I just called one of my editors for a topic. He answers the phone and I hear screaming in the background. I ask if everything is OK. He says yeah.

And he tells me, “Sorry, you’ll have to come up with your own topic today. We’re too busy with the market collapse.”

We ain’t seen nothin’ yet.

The Fed is about to Be Squeezed into a Corner

At the end of my recent column for CalvinAyre, I wrote the following:

US securities have a possible day of reckoning coming in around 3 weeks. Take a look at the latest money stock measures release, and you’ll notice that in the final column of table 2, the three figures above $12T occupy the first 3 rows. In 3 weeks, those numbers will be off the quarterly table, and the 13 week average two columns over will plummet if we don’t decisively break through $12T consistently in the next 3 weeks. Assuming weekly money supply stays constant by July 30, money supply will have actually shrunk on a quarterly basis.

Keep in mind that this is not a magic number game and there’s nothing inherently special about a declining quarterly money supply average that necessitates a crash. It just greatly increases the chance of one happening. And the last time money supply shrunk on a quarterly basis was the weekend of September 25, 2008. It has never done that since.
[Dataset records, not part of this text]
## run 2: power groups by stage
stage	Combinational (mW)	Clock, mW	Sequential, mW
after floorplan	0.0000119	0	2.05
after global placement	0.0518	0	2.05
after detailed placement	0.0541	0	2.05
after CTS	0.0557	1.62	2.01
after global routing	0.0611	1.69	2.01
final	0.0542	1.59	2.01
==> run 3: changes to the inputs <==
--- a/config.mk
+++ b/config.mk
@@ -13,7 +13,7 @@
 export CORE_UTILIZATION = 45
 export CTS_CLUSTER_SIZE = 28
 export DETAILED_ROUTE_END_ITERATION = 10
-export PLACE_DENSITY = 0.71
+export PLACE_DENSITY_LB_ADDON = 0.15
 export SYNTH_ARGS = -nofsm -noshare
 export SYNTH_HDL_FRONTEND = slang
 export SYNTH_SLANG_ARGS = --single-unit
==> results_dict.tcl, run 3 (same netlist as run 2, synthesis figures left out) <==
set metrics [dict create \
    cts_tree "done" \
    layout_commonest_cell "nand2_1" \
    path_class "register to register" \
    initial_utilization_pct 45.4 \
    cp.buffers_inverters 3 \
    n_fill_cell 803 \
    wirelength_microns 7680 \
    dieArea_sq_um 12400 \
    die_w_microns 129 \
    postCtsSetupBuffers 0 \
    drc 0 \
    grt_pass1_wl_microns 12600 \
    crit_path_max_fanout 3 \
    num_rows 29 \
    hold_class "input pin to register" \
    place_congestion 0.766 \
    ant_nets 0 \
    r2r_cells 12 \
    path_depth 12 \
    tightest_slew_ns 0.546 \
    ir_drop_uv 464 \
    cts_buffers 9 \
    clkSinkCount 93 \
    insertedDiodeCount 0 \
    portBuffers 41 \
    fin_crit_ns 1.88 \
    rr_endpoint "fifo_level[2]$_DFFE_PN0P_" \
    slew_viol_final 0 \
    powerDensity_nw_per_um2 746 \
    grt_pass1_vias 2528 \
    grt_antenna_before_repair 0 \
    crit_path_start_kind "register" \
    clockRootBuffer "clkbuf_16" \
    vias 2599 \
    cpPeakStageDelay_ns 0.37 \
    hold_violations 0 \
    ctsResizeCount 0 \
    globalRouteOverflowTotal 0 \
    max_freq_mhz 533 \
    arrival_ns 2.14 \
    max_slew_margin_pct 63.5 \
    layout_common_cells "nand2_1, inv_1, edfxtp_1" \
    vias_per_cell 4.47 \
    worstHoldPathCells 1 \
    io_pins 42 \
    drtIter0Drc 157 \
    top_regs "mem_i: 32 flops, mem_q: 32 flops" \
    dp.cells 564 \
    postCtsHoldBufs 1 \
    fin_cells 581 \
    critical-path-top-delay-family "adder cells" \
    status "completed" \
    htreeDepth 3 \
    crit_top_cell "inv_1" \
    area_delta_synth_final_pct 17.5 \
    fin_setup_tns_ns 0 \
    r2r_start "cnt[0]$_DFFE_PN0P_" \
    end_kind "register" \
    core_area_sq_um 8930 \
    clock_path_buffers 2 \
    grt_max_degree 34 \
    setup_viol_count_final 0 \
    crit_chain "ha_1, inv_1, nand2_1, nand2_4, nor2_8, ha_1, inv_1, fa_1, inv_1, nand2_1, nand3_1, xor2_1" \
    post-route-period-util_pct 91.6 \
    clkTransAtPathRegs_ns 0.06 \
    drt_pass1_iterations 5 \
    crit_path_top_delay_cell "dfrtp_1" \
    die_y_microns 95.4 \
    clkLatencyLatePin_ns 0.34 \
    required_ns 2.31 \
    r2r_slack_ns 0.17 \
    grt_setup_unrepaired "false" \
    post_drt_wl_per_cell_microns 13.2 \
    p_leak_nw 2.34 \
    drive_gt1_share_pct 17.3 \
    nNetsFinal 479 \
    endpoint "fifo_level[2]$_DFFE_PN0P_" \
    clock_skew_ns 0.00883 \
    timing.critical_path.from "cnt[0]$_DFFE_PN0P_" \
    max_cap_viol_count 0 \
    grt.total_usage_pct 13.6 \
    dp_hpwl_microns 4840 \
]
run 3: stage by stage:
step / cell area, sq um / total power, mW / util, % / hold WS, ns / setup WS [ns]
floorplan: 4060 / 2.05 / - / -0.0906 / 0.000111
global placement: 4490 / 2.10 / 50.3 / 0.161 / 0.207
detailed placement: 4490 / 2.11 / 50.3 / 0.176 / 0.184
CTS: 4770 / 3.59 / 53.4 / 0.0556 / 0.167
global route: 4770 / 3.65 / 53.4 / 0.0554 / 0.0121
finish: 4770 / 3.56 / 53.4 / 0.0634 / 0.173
===== config.mk =====
export PLATFORM = sky130hd
export DESIGN_NAME = dwt_tap_accum
export DESIGN_NICKNAME = d
export VERILOG_FILES = /design/src/rtl/dwt_accel_pkg.sv /design/src/rtl/dwt_tap_round_sat.sv /design/src/rtl/dwt_tap_accum.sv
export SDC_FILE = /design/constraint.sdc
export NUM_CORES = 1
export LEC_CHECK = 0
export ABC_AREA = 1
export CAP_MARGIN = 5
export CORE_ASPECT_RATIO = 1.2
export CORE_MARGIN = 5
export CORE_UTILIZATION = 40
export DETAILED_ROUTE_END_ITERATION = 8
export SLEW_MARGIN = 20
export SYNTH_ARGS = -nofsm -noshare
export SYNTH_HDL_FRONTEND = slang
export SYNTH_HIERARCHICAL = 1
export SYNTH_SLANG_ARGS = --single-unit

===== constraint.sdc =====
create_clock -name ap_clk -period 8.06 [get_ports ap_clk]
set_input_delay 2.015 -clock ap_clk [delete_from_list [all_inputs] [get_ports ap_clk]]
set_output_delay 2.015 -clock ap_clk [all_outputs]
set_load 0.02 [all_outputs]
===== src/rtl/fsm_mem_init_gen.sv =====
// Memory-initialisation sequencer: writes DEPTH pattern words to addresses 0..DEPTH-1 with an optional gap.
// Optional abort input is enabled by defining FSM_MEM_INIT_ABORT_EN.
module fsm_mem_init_gen #(
    parameter int ADDR_W = 8,
    parameter int DATA_W = 8,
    parameter int DEPTH  = 256,
    parameter int WR_GAP = 0
) (
    input  logic              CLOCK_50,
    input  logic              rst,
`ifdef FSM_MEM_INIT_ABORT_EN
    input  logic              abort,
`endif
    input  logic              In_Start,
    input  logic [1:0]        mode,
    input  logic [DATA_W-1:0] fill_value,
    output logic [ADDR_W-1:0] Address,
    output logic [DATA_W-1:0] Data,
    output logic              wren,
    output logic              busy,
    output logic              Init_Finish
);

    localparam int GAP_W = (WR_GAP > 1) ? $clog2(WR_GAP + 1) : 1;
    localparam logic [ADDR_W-1:0] LAST = ADDR_W'(DEPTH - 1);

    typedef enum logic [1:0] {S_IDLE, S_WRITE, S_GAP, S_DONE} state_t;

    state_t            state, state_n;
    logic [ADDR_W-1:0] addr_n;
    logic [DATA_W-1:0] data_n;
    logic [GAP_W-1:0]  gap_cnt, gap_n;
    logic [1:0]        mode_q, mode_n;
    logic [DATA_W-1:0] fill_q, fill_n;
    logic              wren_n, busy_n, fin_n;
    logic              abort_i;

`ifdef FSM_MEM_INIT_ABORT_EN
    assign abort_i = abort;
`else
    assign abort_i = 1'b0;
`endif

    function automatic logic [DATA_W-1:0] pattern(input logic [1:0] m,
                                                  input logic [DATA_W-1:0] f,
                                                  input logic [ADDR_W-1:0] a);
        logic [31:0]       a32;
        logic [DATA_W-1:0] a_d;
        a32 = 32'(a);
        a_d = DATA_W'(a32);
        case (m)
            2'b00:   pattern = a_d;
            2'b01:   pattern = f;
            2'b10:   pattern = DATA_W'(32'(DEPTH - 1) - a32);
            default: pattern = a_d ^ f;
        endcase
    endfunction

    always_comb begin
        state_n = state;
        addr_n  = Address;
        data_n  = Data;
        gap_n   = gap_cnt;
        mode_n  = mode_q;
        fill_n  = fill_q;
        wren_n  = 1'b0;
        case (state)
            S_IDLE: begin
                if (In_Start) begin
                    // first word uses the live inputs; the latched copies take over afterwards
                    mode_n  = mode;
                    fill_n  = fill_value;
                    addr_n  = '0;
                    data_n  = pattern(mode, fill_value, '0);
                    wren_n  = 1'b1;
                    state_n = S_WRITE;
                end
            end
            S_WRITE: begin
                if (abort_i) begin
                    state_n = S_IDLE;
                end else if (Address == LAST) begin
                    state_n = S_DONE;
                end else if (WR_GAP == 0) begin
                    addr_n = Address + 1'b1;
                    data_n = pattern(mode_q, fill_q, addr_n);
                    wren_n = 1'b1;
                end else begin
                    gap_n   = GAP_W'(WR_GAP);
                    state_n = S_GAP;
                end
            end
            S_GAP: begin
                if (abort_i) begin
                    state_n = S_IDLE;
                end else if (gap_cnt == GAP_W'(1)) begin
                    addr_n  = Address + 1'b1;
                    data_n  = pattern(mode_q, fill_q, addr_n);
                    wren_n  = 1'b1;
                    state_n = S_WRITE;
                end else begin
                    gap_n = gap_cnt - 1'b1;
                end
            end
            S_DONE: begin
                if (!In_Start) state_n = S_IDLE;
            end
            default: state_n = S_IDLE;
        endcase
        busy_n = (state_n == S_WRITE) || (state_n == S_GAP);
        fin_n  = (state_n == S_DONE);
    end

    always_ff @(posedge CLOCK_50 or posedge rst) begin
        if (rst) begin
            state       <= S_IDLE;
            Address     <= '0;
            Data        <= '0;
            wren        <= 1'b0;
            busy        <= 1'b0;
            Init_Finish <= 1'b0;
            gap_cnt     <= '0;
            mode_q      <= '0;
            fill_q      <= '0;
        end else begin
            state       <= state_n;
            Address     <= addr_n;
            Data        <= data_n;
            wren        <= wren_n;
            busy        <= busy_n;
            Init_Finish <= fin_n;
            gap_cnt     <= gap_n;
            mode_q      <= mode_n;
            fill_q      <= fill_n;
        end
    end

endmodule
The last three weeks have been interesting though. Demand deposits have increased by $231B, but savings deposits have decreased by $292B, a net $61B loss in money supply. That tells me that savings are being moved to checking accounts for spending purposes. Does that movement hint at signs for the next 3 weeks? Possibly. Increases in demand deposits usually correspond with decreases in savings deposits. An increase in both in the same week is very rare, and that is what we’d need to top $12.1T. It doesn’t look like we’re going to make it. Not in three weeks anyway.

If it does happen in the next three weeks and it triggers a selloff, the Fed may have ironically lost its window of opportunity to raise the Federal Funds Rate as it has been threatening to do for months.
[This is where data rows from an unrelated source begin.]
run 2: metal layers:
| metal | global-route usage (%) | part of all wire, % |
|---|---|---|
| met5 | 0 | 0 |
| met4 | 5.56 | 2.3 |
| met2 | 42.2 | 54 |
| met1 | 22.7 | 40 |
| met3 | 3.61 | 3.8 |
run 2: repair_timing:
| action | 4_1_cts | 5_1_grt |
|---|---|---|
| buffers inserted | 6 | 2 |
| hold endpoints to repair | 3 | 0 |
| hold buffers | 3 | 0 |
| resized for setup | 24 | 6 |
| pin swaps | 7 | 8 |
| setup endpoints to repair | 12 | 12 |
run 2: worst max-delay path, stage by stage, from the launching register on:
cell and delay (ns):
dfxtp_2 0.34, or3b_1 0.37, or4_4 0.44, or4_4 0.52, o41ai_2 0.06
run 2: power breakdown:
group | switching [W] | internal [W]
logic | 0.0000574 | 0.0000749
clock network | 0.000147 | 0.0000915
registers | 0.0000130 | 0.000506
**src/rtl/demux_stream_router_if.sv**
```systemverilog
// ---------------------------------------------------------------------------
// demux_stream_router_if
// Bundles the single producer-side stream and the NCH consumer-side streams
// of the demultiplexing router.
//   in_data/in_sel/in_valid/auto_mode : producer -> router
//   in_ready                          : router -> producer (combinational)
//   out_data/out_valid                : router -> consumers (registered)
//   out_ready                         : consumers -> router
//   rr_ptr                            : router status, round-robin pointer
// Modports: slave = router side, master = producer/consumer side.
// ---------------------------------------------------------------------------
interface demux_stream_router_if #(
  parameter int WIDTH = 8,
  parameter int SEL_W = 2
);
  localparam int NCH = 2 ** SEL_W;

  logic [WIDTH-1:0]     in_data;
  logic [SEL_W-1:0]     in_sel;
  logic                 in_valid;
  logic                 in_ready;
  logic                 auto_mode;
  logic [NCH*WIDTH-1:0] out_data;
  logic [NCH-1:0]       out_valid;
  logic [NCH-1:0]       out_ready;
  logic [SEL_W-1:0]     rr_ptr;

  modport slave (
    input  in_data, in_sel, in_valid, auto_mode, out_ready,
    output in_ready, out_data, out_valid, rr_ptr
  );

  modport master (
    output in_data, in_sel, in_valid, auto_mode, out_ready,
    input  in_ready, out_data, out_valid, rr_ptr
  );
endinterface

```
**src/rtl/demux_stream_router.sv**
```systemverilog
// ---------------------------------------------------------------------------
// demux_stream_router
// Registered 1-to-NCH stream demultiplexer. Each accepted word goes to one
// channel, chosen by in_sel or by an internal round-robin pointer. Every
// channel owns a single-entry holding register, so a stalled consumer only
// blocks input words aimed at its own channel.
// Ports:
//   clk  : rising-edge clock
//   rst  : asynchronous active-high reset
//   bus  : demux_stream_router_if.slave (stream in, NCH streams out, rr_ptr)
// ---------------------------------------------------------------------------
module demux_stream_router #(
  parameter int WIDTH = 8,
  parameter int SEL_W = 2
) (
  input  logic                  clk,
  input  logic                  rst,
  demux_stream_router_if.slave  bus
);
  localparam int NCH = 2 ** SEL_W;

  logic [NCH-1:0][WIDTH-1:0] data_q, data_d;
  logic [NCH-1:0]            valid_q, valid_d;
  logic [SEL_W-1:0]          rr_q, rr_d;

  logic [SEL_W-1:0]          tgt_s;
  logic                      in_ready_s;
  logic                      accept_s;

  // Target selection and input handshake; a full slot being popped this
  // edge can take the new word at the same time (pass-through refill).
  always_comb begin
    tgt_s      = {SEL_W{1'b0}};
    in_ready_s = 1'b0;
    accept_s   = 1'b0;
    if (bus.auto_mode) begin
      tgt_s = rr_q;
    end else begin
      tgt_s = bus.in_sel;
    end
    in_ready_s = ~valid_q[tgt_s] | bus.out_ready[tgt_s];
    accept_s   = bus.in_valid & in_ready_s;
  end

  // Next state of the holding registers and the round-robin pointer.
  always_comb begin
    data_d  = data_q;
    valid_d = valid_q & ~bus.out_ready;  // pops clear their slot
    rr_d    = rr_q;
    if (accept_s) begin
      // An accept on a popping slot overrides the clear above.
      data_d[tgt_s]  = bus.in_data;
      valid_d[tgt_s] = 1'b1;
      if (bus.auto_mode) begin
        rr_d = rr_q + SEL_W'(1);  // wraps naturally at NCH-1
      end else begin
        rr_d = rr_q;
      end
    end else begin
      data_d[tgt_s]  = data_q[tgt_s];
      valid_d[tgt_s] = valid_q[tgt_s] & ~bus.out_ready[tgt_s];
    end
  end

  // State registers with asynchronous reset discarding pending words.
  always_ff @(posedge clk or posedge rst) begin
    if (rst) begin
      data_q  <= '0;
      valid_q <= {NCH{1'b0}};
      rr_q    <= {SEL_W{1'b0}};
    end else begin
      data_q  <= data_d;
      valid_q <= valid_d;
      rr_q    <= rr_d;
    end
  end

  assign bus.in_ready  = in_ready_s;
  assign bus.out_data  = data_q;
  assign bus.out_valid = valid_q;
  assign bus.rr_ptr    = rr_q;
endmodule
```
**src/flat_wrapper.sv**
```systemverilog
// flat-port wrapper written by rule: the top's interface ports become plain ports
module demux_stream_router_flat 
#(
  parameter int WIDTH = 8,
  parameter int SEL_W = 2
)
  (clk, rst, bus_in_data, bus_in_sel, bus_in_valid, bus_auto_mode, bus_out_ready, bus_in_ready, bus_out_data, bus_out_valid, bus_rr_ptr);
  demux_stream_router_if #(.WIDTH(WIDTH), .SEL_W(SEL_W)) bus_i ();
  input  logic clk;
  input  logic rst;
  input wire logic [$bits(bus_i.in_data)-1:0] bus_in_data;
  input wire logic [$bits(bus_i.in_sel)-1:0] bus_in_sel;
  input wire logic [$bits(bus_i.in_valid)-1:0] bus_in_valid;
  input wire logic [$bits(bus_i.auto_mode)-1:0] bus_auto_mode;
  input wire logic [$bits(bus_i.out_ready)-1:0] bus_out_ready;
  output wire logic [$bits(bus_i.in_ready)-1:0] bus_in_ready;
  output wire logic [$bits(bus_i.out_data)-1:0] bus_out_data;
  output wire logic [$bits(bus_i.out_valid)-1:0] bus_out_valid;
  output wire logic [$bits(bus_i.rr_ptr)-1:0] bus_rr_ptr;
  assign bus_i.in_data = bus_in_data;
  assign bus_i.in_sel = bus_in_sel;
  assign bus_i.in_valid = bus_in_valid;
  assign bus_i.auto_mode = bus_auto_mode;
  assign bus_i.out_ready = bus_out_ready;
  assign bus_in_ready = bus_i.in_ready;
  assign bus_out_data = bus_i.out_data;
  assign bus_out_valid = bus_i.out_valid;
  assign bus_rr_ptr = bus_i.rr_ptr;
  demux_stream_router #(.WIDTH(WIDTH), .SEL_W(SEL_W)) u_core (.clk(clk), .rst(rst), .bus(bus_i));
endmodule
```
File: src/rtl/gate_controller.sv
// Parking gate controller: admits one car per open cycle, refuses cars when the lot is full,
// and closes the barrier again if nobody drives through within OPEN_TIMEOUT cycles.
module gate_controller #(
  parameter logic [23:0] OPEN_TIMEOUT = 24'd5000000,
  parameter int          STATE_W      = 3
) (
  input  logic               clk,
  input  logic               reset,
  input  logic               car_present,
  input  logic               pass_sensor,
  input  logic               space_avail,
  output logic               barrier_open,
  output logic               entry_pulse,
  output logic               denied,
  output logic               timeout,
  output logic [STATE_W-1:0] state_o
);

  typedef enum logic [2:0] {
    S_IDLE     = 3'd0,
    S_OPEN     = 3'd1,
    S_PASSING  = 3'd2,
    S_CLEARING = 3'd3,
    S_DENIED   = 3'd4
  } state_t;

  state_t      r_state;
  logic [23:0] r_wait_cnt;

  state_t      w_next;
  logic        w_entry;
  logic        w_timeout;

  always_comb begin
    w_next    = S_IDLE;
    w_entry   = 1'b0;
    w_timeout = 1'b0;
    case (r_state)
      S_IDLE: begin
        if (car_present && space_avail) w_next = S_OPEN;
        else if (car_present)           w_next = S_DENIED;
        else                            w_next = S_IDLE;
      end
      S_OPEN: begin
        // A car breaking the beam wins over an expiring wait in the same cycle.
        if (pass_sensor) begin
          w_next = S_PASSING;
        end else if (r_wait_cnt == OPEN_TIMEOUT - 24'd1) begin
          w_next    = S_CLEARING;
          w_timeout = 1'b1;
        end else begin
          w_next = S_OPEN;
        end
      end
      S_PASSING: begin
        if (!pass_sensor) begin
          w_next  = S_CLEARING;
          w_entry = 1'b1;
        end else begin
          w_next = S_PASSING;
        end
      end
      S_CLEARING: w_next = car_present ? S_CLEARING : S_IDLE;
      S_DENIED: begin
        if (!car_present)     w_next = S_IDLE;
        else if (space_avail) w_next = S_OPEN;
        else                  w_next = S_DENIED;
      end
      default: w_next = S_IDLE;
    endcase
  end

  // Outputs are decoded from the state being entered so they line up with state_o.
  always_ff @(posedge clk or posedge reset) begin
    if (reset) begin
      r_state      <= S_IDLE;
      r_wait_cnt   <= 24'd0;
      barrier_open <= 1'b0;
      entry_pulse  <= 1'b0;
      denied       <= 1'b0;
      timeout      <= 1'b0;
    end else begin
      r_state      <= w_next;
      barrier_open <= (w_next == S_OPEN) || (w_next == S_PASSING);
      denied       <= (w_next == S_DENIED);
      entry_pulse  <= w_entry;
      timeout      <= w_timeout;
      if (r_state != S_OPEN)         r_wait_cnt <= 24'd0;
      else if (r_wait_cnt != '1)     r_wait_cnt <= r_wait_cnt + 24'd1;
    end
  end

  assign state_o = STATE_W'(r_state);

endmodule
There’s a machlokes (argument) here between Bob Wenzel on one hand, and Ron Paul and Peter Schiff on the other. Paul and Schiff believe the Fed will never raise interest rates ahead of the market forcing them to do so, and QE4 or 5 is coming. Wenzel believes that the Fed will raise interest rates and QE is off the table.

I have sided with Wenzel, until now. In 3 weeks, we could be headed for a market crash. We’ll find out in a week or two. If money supply doesn’t jump quickly by Thursday when the next report comes out, it looks like a real possibility. And the response of the Fed to a crash will be more QE.